RECORDS FOR PROCESSING section start
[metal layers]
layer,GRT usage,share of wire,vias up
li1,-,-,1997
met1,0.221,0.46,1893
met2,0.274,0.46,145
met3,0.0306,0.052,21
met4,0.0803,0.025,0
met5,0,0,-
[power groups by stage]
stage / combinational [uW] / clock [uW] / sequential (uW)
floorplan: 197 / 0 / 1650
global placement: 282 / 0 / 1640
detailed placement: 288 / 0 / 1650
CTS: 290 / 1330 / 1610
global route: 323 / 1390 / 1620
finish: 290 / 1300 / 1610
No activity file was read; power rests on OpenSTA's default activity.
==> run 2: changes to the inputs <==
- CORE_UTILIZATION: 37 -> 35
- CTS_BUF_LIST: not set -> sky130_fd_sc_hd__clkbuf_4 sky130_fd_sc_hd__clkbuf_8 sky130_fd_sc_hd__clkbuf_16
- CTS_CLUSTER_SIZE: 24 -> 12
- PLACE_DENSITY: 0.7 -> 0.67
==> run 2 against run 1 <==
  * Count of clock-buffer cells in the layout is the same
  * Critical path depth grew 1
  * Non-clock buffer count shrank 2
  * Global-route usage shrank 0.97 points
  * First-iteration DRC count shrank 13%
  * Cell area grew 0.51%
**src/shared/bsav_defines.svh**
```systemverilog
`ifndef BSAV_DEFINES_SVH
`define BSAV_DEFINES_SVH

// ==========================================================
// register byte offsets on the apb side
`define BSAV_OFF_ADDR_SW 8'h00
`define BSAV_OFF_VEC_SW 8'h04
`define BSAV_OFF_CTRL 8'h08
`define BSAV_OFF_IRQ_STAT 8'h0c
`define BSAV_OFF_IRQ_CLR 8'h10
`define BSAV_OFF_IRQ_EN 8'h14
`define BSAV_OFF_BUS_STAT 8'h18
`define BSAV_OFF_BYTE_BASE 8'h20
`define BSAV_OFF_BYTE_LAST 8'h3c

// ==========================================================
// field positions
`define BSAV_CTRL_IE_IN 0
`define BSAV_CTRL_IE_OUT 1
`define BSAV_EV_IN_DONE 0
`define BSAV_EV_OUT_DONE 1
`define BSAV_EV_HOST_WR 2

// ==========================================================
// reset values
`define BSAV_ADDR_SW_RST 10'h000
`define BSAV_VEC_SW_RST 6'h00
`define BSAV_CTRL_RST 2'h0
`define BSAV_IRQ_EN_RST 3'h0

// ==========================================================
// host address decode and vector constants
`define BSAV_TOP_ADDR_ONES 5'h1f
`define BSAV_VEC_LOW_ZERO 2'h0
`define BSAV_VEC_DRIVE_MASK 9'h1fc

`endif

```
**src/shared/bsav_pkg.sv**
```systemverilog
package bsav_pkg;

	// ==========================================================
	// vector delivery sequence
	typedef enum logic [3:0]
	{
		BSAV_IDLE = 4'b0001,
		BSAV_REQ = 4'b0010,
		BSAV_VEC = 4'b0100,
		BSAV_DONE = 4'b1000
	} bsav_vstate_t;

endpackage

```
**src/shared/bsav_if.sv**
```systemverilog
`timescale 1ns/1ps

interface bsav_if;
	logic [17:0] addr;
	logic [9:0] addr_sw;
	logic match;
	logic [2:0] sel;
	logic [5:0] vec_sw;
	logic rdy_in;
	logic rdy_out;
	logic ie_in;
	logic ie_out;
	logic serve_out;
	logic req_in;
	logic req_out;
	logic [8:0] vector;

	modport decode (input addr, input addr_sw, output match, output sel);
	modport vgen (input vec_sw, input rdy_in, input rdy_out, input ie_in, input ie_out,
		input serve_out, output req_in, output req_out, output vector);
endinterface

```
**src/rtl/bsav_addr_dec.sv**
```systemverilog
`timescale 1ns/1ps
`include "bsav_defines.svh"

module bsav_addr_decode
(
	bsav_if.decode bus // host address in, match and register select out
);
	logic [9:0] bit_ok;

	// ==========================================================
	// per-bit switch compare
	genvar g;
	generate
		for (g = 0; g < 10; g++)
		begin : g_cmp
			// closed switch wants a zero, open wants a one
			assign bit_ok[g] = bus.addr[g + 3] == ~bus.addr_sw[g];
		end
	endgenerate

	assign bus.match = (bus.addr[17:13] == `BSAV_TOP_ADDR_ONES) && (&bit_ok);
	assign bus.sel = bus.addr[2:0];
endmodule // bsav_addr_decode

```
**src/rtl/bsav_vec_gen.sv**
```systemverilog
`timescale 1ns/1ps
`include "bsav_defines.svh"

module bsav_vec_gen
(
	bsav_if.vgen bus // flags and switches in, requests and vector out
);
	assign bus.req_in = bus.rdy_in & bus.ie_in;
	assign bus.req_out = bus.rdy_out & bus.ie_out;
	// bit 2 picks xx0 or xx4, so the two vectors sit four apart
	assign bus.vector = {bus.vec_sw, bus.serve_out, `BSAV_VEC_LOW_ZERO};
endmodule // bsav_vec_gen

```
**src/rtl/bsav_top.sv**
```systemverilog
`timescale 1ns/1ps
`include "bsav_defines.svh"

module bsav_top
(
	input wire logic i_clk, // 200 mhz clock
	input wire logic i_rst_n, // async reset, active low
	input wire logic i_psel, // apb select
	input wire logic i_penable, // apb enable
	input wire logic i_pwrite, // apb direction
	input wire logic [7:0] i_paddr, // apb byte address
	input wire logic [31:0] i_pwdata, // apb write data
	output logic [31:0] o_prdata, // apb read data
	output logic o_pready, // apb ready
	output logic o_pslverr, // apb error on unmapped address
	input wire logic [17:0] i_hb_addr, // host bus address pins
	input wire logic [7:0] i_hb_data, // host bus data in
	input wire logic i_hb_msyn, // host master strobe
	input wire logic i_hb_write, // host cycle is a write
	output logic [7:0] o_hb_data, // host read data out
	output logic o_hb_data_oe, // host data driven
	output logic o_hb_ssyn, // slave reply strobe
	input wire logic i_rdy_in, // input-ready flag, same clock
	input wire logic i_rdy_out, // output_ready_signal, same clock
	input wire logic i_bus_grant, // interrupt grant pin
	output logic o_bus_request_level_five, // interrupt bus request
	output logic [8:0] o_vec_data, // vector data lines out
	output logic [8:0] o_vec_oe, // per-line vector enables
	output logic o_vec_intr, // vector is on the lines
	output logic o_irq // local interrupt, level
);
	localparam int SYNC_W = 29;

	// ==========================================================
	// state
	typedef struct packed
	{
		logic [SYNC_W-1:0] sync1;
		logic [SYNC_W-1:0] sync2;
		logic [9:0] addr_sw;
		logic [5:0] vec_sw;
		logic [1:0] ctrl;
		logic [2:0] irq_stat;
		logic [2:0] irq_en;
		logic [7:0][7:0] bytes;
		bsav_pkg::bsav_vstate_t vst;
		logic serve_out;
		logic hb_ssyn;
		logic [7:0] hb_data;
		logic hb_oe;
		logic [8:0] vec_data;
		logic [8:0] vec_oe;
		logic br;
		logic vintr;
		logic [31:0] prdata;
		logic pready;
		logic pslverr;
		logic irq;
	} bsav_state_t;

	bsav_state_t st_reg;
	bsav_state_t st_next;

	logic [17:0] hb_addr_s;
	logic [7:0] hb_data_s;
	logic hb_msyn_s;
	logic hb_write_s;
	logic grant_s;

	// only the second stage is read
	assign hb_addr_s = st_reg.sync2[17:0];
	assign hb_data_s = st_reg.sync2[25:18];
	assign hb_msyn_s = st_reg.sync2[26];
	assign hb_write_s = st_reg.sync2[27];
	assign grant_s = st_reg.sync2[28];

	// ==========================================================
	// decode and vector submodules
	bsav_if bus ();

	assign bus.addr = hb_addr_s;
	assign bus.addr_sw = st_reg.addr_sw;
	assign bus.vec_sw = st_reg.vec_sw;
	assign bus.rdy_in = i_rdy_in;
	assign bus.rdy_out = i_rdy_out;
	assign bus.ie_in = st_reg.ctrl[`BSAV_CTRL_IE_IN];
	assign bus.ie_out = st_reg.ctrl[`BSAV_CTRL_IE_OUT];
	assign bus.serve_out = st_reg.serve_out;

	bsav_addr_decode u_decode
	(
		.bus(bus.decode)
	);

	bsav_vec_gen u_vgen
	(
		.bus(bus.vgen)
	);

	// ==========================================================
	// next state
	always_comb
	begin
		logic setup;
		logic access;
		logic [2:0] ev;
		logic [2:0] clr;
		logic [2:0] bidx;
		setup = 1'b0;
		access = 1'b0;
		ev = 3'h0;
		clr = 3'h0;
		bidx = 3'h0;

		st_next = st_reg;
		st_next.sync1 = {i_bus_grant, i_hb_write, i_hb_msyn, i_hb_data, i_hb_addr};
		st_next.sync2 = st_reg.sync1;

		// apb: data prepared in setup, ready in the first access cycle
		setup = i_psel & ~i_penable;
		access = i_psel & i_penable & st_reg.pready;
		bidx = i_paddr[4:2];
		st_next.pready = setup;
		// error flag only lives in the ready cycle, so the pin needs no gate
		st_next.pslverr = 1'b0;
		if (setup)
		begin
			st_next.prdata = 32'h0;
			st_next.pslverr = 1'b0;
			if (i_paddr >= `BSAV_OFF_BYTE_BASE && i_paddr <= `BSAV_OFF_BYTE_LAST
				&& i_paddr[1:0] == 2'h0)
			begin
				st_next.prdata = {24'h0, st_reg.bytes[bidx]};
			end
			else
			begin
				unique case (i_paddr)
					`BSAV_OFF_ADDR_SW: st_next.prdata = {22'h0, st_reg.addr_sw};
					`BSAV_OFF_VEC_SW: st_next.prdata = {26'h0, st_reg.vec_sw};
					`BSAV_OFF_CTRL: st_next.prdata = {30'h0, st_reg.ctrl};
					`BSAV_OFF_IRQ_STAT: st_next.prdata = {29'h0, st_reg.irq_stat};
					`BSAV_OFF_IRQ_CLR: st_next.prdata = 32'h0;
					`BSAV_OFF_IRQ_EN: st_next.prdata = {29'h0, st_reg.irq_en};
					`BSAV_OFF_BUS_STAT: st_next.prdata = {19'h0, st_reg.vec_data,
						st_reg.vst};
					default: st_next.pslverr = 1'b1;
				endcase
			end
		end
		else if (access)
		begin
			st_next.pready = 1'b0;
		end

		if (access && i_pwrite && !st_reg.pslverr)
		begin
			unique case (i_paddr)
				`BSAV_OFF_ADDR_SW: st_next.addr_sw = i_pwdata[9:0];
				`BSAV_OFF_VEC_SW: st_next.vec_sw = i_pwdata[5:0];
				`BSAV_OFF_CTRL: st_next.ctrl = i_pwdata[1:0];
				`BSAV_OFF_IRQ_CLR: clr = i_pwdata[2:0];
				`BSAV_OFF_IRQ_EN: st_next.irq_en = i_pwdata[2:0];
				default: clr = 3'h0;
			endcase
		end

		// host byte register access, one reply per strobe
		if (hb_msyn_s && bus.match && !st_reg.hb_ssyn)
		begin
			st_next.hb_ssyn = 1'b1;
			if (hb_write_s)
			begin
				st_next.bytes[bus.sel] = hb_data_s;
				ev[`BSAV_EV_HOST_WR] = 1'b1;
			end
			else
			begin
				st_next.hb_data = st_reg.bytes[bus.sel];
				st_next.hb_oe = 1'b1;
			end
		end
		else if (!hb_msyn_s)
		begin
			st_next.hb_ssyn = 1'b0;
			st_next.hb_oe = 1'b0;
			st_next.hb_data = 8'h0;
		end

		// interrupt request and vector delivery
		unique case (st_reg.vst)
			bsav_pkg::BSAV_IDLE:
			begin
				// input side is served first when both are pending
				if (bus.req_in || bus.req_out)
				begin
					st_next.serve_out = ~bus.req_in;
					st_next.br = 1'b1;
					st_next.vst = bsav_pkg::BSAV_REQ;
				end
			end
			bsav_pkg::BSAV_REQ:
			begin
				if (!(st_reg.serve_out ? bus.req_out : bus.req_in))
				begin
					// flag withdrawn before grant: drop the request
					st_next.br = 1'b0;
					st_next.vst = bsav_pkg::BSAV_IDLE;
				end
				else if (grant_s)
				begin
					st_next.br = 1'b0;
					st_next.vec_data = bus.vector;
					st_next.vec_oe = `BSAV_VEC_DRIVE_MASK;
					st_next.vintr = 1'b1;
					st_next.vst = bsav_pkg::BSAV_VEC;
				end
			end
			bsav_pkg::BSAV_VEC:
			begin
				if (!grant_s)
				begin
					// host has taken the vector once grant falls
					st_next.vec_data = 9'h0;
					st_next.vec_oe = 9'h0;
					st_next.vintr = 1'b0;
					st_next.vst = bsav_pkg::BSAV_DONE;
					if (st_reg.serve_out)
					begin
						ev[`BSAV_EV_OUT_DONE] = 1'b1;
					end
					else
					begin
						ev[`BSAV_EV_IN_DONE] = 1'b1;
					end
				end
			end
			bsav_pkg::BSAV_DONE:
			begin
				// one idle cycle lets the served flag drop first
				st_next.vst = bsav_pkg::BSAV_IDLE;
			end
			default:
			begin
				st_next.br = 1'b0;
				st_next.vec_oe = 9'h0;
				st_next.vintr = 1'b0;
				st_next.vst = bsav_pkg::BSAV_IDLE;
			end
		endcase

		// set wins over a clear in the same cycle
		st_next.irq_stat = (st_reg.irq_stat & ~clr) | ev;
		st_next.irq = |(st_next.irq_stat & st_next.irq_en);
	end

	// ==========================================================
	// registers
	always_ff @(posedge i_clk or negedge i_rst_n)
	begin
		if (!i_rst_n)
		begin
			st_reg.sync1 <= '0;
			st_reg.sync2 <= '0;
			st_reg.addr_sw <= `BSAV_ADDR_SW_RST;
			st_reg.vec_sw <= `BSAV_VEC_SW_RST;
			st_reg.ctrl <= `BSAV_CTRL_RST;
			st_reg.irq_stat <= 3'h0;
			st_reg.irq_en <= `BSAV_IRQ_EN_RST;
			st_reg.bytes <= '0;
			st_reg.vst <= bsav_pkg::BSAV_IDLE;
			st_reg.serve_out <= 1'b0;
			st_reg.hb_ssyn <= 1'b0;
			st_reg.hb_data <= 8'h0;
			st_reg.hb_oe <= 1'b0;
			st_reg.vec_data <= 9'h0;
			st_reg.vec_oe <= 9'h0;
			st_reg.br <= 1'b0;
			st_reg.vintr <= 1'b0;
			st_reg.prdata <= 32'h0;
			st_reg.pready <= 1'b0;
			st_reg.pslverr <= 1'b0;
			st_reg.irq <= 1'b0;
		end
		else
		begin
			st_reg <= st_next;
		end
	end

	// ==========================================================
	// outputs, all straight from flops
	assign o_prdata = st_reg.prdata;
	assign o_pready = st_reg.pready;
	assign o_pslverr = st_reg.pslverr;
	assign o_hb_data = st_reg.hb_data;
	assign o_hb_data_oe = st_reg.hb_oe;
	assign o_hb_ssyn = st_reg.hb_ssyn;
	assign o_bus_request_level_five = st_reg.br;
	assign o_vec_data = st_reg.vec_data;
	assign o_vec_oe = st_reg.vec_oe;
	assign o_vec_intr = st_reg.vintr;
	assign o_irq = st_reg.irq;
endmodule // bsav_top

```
RECORDS FOR PROCESSING section end
All lines from the beginning of the material above through the one with "No activity file" need to be returned exactly; please return those and only those.

[metal layers]
layer,GRT usage,share of wire,vias up
li1,-,-,1997
met1,0.221,0.46,1893
met2,0.274,0.46,145
met3,0.0306,0.052,21
met4,0.0803,0.025,0
met5,0,0,-
[power groups by stage]
stage / combinational [uW] / clock [uW] / sequential (uW)
floorplan: 197 / 0 / 1650
global placement: 282 / 0 / 1640
detailed placement: 288 / 0 / 1650
CTS: 290 / 1330 / 1610
global route: 323 / 1390 / 1620
finish: 290 / 1300 / 1610
No activity file was read; power rests on OpenSTA's default activity.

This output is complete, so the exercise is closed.